** Opening TASK MATERIAL block **
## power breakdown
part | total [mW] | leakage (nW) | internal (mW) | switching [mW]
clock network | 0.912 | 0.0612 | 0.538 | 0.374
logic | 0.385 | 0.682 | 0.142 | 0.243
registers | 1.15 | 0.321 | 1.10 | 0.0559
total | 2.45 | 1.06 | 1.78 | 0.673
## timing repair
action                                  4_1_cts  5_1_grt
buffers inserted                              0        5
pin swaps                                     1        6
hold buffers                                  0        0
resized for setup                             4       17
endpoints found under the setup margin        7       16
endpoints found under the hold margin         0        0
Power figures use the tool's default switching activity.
** Closing TASK MATERIAL block **
** Opening TASK MATERIAL block **
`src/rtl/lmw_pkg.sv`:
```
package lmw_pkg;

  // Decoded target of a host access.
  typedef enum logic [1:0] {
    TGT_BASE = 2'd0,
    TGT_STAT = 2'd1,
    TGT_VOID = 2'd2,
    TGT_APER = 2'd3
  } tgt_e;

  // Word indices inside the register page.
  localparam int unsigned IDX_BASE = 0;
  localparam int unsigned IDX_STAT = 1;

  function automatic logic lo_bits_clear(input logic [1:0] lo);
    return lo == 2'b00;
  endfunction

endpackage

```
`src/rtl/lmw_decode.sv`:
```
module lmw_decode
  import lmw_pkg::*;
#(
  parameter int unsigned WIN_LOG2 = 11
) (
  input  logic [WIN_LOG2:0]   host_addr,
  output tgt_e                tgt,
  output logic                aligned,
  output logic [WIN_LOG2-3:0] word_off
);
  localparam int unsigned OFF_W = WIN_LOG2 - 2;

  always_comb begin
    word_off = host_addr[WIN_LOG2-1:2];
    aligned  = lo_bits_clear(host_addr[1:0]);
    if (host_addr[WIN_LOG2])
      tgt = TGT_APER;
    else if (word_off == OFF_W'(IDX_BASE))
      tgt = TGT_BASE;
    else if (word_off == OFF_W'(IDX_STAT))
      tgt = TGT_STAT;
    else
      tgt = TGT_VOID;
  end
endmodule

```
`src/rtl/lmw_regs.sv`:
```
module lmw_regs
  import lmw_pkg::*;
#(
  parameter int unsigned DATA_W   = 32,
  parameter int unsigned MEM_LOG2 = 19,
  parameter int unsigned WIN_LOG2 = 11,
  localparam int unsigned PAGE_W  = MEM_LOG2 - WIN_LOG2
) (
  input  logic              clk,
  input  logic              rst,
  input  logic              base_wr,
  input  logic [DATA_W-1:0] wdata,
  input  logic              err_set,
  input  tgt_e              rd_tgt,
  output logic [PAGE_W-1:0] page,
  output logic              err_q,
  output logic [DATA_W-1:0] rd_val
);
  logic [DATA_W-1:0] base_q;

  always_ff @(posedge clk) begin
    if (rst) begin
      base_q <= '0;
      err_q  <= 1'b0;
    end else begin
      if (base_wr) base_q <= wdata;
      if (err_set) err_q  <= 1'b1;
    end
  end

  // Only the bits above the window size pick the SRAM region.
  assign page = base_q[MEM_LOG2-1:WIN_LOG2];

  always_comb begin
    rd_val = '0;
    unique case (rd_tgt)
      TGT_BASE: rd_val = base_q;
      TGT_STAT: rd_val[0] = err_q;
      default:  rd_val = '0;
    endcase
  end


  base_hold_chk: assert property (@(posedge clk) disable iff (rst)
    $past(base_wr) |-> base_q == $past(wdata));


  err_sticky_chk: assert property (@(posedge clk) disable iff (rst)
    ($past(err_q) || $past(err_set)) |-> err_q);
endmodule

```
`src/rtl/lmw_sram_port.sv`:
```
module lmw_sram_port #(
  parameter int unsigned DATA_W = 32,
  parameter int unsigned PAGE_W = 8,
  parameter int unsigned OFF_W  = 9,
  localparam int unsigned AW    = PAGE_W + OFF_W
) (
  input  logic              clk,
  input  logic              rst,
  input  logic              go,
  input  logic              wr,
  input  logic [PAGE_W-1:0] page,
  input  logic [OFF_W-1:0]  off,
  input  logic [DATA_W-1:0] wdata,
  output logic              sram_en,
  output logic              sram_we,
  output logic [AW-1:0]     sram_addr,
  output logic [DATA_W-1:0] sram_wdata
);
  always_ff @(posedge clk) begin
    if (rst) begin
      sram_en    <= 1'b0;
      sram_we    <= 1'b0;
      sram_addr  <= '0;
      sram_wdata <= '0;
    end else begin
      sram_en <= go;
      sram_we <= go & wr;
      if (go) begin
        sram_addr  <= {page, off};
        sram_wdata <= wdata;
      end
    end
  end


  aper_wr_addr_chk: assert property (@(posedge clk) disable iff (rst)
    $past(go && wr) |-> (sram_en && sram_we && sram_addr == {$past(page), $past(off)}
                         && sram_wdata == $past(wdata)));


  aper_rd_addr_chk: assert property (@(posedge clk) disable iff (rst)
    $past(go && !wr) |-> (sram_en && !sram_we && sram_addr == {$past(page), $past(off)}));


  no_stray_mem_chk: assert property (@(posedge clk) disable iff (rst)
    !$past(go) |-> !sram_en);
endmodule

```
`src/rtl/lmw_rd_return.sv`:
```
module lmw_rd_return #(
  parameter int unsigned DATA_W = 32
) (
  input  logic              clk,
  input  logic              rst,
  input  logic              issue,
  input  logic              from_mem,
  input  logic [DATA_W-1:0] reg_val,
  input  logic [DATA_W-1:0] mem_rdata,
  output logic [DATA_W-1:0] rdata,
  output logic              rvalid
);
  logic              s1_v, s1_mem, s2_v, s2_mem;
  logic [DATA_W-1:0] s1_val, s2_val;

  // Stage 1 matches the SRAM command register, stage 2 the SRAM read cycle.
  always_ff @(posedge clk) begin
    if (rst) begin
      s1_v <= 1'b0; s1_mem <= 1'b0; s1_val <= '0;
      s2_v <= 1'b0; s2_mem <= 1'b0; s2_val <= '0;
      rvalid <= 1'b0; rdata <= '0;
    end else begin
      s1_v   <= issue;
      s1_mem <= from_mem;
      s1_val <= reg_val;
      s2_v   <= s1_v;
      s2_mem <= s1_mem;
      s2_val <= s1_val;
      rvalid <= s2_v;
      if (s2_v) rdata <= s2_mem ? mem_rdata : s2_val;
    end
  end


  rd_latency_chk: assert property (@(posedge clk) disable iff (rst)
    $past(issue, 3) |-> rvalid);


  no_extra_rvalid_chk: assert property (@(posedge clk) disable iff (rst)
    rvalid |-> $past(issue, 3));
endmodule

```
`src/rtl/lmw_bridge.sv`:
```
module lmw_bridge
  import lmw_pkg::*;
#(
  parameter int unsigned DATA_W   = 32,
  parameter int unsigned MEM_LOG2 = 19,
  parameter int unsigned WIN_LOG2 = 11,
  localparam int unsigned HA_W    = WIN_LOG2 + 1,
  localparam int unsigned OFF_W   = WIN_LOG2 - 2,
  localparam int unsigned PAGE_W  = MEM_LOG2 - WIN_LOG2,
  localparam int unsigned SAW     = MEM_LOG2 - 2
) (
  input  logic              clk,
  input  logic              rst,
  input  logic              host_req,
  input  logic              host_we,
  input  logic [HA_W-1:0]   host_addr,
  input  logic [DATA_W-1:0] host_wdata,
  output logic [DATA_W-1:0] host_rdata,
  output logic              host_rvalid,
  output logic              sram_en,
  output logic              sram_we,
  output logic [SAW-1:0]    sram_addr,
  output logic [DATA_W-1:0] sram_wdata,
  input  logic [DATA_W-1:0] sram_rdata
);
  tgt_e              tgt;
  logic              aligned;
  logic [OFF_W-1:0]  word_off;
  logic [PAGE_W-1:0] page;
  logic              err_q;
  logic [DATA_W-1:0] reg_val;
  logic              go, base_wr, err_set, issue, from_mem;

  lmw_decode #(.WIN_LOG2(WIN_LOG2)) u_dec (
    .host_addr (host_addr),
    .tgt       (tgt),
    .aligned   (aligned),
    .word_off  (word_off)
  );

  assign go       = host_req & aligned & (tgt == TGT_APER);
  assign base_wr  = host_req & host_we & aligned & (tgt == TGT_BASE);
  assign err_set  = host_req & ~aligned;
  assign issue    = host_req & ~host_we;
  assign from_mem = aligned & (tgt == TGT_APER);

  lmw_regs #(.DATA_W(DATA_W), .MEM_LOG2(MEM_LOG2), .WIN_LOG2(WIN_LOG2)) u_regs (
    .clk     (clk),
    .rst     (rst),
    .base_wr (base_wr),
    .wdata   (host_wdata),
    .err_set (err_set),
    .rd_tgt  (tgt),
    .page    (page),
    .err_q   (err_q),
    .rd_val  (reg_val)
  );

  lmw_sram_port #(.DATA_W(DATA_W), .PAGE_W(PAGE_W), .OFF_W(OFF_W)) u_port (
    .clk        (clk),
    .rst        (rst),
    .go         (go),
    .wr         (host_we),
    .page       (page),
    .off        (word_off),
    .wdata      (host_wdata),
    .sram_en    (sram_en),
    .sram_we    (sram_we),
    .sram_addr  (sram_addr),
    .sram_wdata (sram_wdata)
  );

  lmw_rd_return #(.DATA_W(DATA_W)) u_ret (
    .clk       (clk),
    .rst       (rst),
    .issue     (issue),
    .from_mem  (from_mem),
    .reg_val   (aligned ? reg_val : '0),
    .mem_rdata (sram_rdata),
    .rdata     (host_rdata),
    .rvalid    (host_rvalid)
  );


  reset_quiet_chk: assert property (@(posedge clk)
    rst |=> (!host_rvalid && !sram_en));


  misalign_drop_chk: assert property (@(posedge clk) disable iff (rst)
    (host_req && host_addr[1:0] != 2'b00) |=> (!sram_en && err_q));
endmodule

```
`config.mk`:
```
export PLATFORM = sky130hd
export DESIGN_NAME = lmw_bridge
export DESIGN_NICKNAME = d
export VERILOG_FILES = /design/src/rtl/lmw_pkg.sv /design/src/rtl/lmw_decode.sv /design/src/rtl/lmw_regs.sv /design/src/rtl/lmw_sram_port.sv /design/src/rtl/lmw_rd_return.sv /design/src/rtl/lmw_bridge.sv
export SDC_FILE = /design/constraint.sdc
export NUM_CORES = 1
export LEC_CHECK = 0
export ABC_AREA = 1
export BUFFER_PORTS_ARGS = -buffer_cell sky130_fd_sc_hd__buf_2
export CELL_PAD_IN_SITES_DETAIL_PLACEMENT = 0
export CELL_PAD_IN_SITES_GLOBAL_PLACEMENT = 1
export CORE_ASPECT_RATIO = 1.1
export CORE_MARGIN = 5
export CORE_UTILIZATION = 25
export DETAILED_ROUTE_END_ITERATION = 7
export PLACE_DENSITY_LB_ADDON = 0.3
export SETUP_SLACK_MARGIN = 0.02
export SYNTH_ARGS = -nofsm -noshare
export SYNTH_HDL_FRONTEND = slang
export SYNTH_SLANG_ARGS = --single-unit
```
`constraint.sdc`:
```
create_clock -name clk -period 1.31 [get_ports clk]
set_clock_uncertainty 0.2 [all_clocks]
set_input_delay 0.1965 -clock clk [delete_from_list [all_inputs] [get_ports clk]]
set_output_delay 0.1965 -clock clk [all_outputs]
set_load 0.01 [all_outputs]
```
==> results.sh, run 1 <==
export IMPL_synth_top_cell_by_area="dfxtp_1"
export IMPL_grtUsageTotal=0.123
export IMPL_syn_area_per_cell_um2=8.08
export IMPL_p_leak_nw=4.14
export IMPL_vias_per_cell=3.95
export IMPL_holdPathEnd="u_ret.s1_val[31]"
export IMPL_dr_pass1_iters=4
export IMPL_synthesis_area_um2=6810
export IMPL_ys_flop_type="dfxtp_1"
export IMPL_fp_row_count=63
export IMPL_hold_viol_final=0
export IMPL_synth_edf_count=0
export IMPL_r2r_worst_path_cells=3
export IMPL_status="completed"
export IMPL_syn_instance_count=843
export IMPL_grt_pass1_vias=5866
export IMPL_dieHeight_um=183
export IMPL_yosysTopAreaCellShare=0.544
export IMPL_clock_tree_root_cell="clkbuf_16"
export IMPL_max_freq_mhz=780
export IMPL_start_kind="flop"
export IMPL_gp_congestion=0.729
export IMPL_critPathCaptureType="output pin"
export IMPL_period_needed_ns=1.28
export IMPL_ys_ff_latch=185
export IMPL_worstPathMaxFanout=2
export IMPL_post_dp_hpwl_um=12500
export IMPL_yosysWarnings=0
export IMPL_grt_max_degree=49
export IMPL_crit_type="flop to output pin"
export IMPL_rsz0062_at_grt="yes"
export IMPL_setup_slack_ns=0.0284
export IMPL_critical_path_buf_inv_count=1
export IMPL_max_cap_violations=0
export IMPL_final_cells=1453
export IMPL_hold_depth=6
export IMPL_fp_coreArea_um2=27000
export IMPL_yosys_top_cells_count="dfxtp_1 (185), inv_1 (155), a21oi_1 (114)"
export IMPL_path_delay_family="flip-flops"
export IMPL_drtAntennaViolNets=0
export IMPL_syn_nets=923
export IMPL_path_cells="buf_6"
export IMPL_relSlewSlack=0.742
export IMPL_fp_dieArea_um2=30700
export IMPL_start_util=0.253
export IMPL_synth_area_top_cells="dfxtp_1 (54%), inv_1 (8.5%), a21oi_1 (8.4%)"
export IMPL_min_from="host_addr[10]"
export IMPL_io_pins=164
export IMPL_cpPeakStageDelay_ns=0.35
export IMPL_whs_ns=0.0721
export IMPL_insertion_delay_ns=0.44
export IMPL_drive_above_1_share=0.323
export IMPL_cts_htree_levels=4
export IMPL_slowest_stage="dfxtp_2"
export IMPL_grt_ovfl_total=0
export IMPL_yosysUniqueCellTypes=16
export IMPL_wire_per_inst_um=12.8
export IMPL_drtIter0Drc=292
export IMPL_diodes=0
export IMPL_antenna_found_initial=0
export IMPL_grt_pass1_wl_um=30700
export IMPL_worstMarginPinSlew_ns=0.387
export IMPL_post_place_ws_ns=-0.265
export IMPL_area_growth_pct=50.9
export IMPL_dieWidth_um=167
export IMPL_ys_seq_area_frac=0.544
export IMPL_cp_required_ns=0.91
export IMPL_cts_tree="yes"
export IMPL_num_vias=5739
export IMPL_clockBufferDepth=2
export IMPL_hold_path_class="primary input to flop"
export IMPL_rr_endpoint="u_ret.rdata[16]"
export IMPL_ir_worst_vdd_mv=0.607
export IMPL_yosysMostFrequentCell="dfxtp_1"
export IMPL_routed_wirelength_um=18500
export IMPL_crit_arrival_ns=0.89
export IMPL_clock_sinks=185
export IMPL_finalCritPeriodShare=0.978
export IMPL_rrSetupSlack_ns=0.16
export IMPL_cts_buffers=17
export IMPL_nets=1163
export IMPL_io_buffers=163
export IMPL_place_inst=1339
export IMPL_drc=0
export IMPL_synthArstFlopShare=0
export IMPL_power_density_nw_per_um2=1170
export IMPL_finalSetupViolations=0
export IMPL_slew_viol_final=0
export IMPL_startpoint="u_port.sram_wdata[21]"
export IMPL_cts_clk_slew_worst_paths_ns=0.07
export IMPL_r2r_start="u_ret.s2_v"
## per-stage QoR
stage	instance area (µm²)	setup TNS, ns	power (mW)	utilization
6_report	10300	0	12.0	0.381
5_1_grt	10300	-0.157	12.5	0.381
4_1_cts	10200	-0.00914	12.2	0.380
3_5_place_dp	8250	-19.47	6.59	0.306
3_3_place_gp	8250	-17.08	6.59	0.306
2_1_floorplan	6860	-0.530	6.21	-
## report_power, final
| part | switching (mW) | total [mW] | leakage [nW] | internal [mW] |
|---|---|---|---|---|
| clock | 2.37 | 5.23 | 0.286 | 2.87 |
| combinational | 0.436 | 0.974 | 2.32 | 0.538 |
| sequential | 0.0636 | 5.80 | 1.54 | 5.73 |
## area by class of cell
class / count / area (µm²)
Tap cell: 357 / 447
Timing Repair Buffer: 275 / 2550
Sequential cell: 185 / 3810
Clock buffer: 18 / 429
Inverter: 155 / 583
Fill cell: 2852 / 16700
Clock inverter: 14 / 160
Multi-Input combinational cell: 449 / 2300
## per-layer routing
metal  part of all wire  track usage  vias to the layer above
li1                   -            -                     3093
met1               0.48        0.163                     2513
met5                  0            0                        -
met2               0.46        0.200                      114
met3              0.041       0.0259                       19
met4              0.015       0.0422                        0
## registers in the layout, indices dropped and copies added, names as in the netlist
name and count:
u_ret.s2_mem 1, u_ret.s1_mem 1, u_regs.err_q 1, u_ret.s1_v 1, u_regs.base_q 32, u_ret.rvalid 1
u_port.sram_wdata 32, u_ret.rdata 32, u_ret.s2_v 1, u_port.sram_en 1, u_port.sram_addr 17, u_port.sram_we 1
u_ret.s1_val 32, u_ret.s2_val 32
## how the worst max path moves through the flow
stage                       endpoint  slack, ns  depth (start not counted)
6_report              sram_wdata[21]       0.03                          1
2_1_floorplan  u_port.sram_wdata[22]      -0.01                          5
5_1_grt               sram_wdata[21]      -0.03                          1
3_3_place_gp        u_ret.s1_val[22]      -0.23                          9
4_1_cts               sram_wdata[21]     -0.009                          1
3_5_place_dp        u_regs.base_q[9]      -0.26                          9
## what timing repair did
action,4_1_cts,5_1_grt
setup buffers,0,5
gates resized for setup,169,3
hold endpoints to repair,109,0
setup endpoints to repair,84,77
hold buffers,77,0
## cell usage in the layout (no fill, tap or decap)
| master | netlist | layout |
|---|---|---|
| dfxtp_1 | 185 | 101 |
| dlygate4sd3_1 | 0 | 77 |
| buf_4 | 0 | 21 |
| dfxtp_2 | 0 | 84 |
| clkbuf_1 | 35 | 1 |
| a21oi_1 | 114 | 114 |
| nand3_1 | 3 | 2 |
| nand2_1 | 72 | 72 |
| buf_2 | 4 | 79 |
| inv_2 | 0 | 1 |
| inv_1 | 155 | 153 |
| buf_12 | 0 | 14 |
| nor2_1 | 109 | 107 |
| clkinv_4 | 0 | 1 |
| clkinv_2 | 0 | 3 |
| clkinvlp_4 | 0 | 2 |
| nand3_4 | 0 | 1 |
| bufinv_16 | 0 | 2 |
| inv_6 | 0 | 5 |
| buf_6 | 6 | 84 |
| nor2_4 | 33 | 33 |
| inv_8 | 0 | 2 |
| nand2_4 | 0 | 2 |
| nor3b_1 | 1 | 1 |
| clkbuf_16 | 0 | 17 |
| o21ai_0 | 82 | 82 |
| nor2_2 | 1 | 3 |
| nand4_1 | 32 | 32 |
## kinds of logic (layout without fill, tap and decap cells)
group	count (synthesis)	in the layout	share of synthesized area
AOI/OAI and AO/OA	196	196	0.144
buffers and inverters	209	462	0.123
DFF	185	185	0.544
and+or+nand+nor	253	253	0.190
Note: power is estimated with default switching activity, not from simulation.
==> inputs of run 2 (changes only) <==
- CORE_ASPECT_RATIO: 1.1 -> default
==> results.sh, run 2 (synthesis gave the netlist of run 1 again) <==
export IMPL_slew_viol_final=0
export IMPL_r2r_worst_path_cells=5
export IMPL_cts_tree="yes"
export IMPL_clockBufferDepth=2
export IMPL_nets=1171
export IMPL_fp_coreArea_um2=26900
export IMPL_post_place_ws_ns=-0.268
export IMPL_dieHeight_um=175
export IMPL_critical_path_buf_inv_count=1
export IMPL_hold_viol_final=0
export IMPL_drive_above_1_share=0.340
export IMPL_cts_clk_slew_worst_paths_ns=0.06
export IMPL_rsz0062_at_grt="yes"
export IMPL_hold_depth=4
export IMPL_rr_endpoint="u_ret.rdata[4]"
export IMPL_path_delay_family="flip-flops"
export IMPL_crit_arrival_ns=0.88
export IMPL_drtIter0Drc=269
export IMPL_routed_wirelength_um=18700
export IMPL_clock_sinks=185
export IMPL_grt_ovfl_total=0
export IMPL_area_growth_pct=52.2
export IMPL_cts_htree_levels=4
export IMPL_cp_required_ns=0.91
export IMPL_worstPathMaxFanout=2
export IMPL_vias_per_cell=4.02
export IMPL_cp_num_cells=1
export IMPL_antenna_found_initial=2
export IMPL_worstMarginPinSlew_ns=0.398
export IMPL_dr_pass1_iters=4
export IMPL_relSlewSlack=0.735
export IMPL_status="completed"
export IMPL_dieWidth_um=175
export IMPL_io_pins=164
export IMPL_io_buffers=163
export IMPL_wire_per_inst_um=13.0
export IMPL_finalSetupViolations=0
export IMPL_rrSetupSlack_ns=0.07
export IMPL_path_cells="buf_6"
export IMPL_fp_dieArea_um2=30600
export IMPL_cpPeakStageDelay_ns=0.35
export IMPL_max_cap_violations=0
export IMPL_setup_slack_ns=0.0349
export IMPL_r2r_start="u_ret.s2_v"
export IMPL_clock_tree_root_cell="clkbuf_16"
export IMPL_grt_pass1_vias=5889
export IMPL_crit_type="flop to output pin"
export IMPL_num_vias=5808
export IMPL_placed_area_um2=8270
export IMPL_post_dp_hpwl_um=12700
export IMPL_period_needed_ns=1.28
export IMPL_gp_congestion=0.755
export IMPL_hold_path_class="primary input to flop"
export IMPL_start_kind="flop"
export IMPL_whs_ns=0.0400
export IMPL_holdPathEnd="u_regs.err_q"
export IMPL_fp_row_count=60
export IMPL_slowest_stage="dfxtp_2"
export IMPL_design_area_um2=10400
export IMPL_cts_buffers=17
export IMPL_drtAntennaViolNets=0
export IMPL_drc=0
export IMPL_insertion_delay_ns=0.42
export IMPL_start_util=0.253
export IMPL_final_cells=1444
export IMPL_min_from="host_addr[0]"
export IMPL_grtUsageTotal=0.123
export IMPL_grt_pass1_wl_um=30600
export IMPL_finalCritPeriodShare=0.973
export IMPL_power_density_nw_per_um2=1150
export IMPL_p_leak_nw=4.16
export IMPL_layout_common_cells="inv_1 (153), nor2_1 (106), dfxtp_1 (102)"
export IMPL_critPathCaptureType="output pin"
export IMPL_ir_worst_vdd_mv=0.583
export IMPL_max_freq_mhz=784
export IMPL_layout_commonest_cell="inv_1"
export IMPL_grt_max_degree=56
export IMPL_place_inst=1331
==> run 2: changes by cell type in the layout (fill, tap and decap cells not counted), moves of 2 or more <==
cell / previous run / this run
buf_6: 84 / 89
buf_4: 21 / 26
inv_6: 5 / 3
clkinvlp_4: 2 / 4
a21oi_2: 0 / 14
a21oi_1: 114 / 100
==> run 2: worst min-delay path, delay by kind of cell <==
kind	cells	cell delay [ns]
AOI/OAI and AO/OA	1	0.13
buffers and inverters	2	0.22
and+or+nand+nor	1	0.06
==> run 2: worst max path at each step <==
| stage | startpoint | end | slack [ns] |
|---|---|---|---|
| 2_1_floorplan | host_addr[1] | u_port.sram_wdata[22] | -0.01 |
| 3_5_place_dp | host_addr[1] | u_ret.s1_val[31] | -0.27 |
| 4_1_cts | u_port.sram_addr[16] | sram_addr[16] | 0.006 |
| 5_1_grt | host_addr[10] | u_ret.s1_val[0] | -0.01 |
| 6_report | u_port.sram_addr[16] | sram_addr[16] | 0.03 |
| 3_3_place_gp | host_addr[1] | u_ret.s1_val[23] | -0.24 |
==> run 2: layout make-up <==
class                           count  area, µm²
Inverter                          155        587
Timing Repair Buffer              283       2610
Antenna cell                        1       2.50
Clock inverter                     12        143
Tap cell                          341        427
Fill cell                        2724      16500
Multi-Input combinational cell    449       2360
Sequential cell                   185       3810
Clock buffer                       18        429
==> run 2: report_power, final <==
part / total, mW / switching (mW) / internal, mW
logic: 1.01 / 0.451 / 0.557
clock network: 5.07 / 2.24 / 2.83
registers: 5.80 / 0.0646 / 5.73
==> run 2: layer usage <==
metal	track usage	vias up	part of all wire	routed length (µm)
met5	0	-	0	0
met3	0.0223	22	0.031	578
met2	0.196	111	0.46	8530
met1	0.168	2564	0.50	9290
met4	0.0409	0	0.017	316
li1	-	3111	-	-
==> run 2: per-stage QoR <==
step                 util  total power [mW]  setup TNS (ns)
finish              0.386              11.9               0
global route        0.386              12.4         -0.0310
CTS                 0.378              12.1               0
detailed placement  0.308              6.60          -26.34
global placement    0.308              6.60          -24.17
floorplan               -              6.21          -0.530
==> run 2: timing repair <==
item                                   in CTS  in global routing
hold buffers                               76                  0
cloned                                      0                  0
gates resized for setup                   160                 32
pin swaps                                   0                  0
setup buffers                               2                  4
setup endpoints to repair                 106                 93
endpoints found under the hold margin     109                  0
** Closing TASK MATERIAL block **
▶ _PROBLEM DESCRIPTION_
Using the data above, reproduce exactly the lines between those holding "## timing repair" and "Power figures use", inclusive, and no others.

▶ _RESULT OF THIS TASK_
## timing repair
action                                  4_1_cts  5_1_grt
buffers inserted                              0        5
pin swaps                                     1        6
hold buffers                                  0        0
resized for setup                             4       17
endpoints found under the setup margin        7       16
endpoints found under the hold margin         0        0
Power figures use the tool's default switching activity.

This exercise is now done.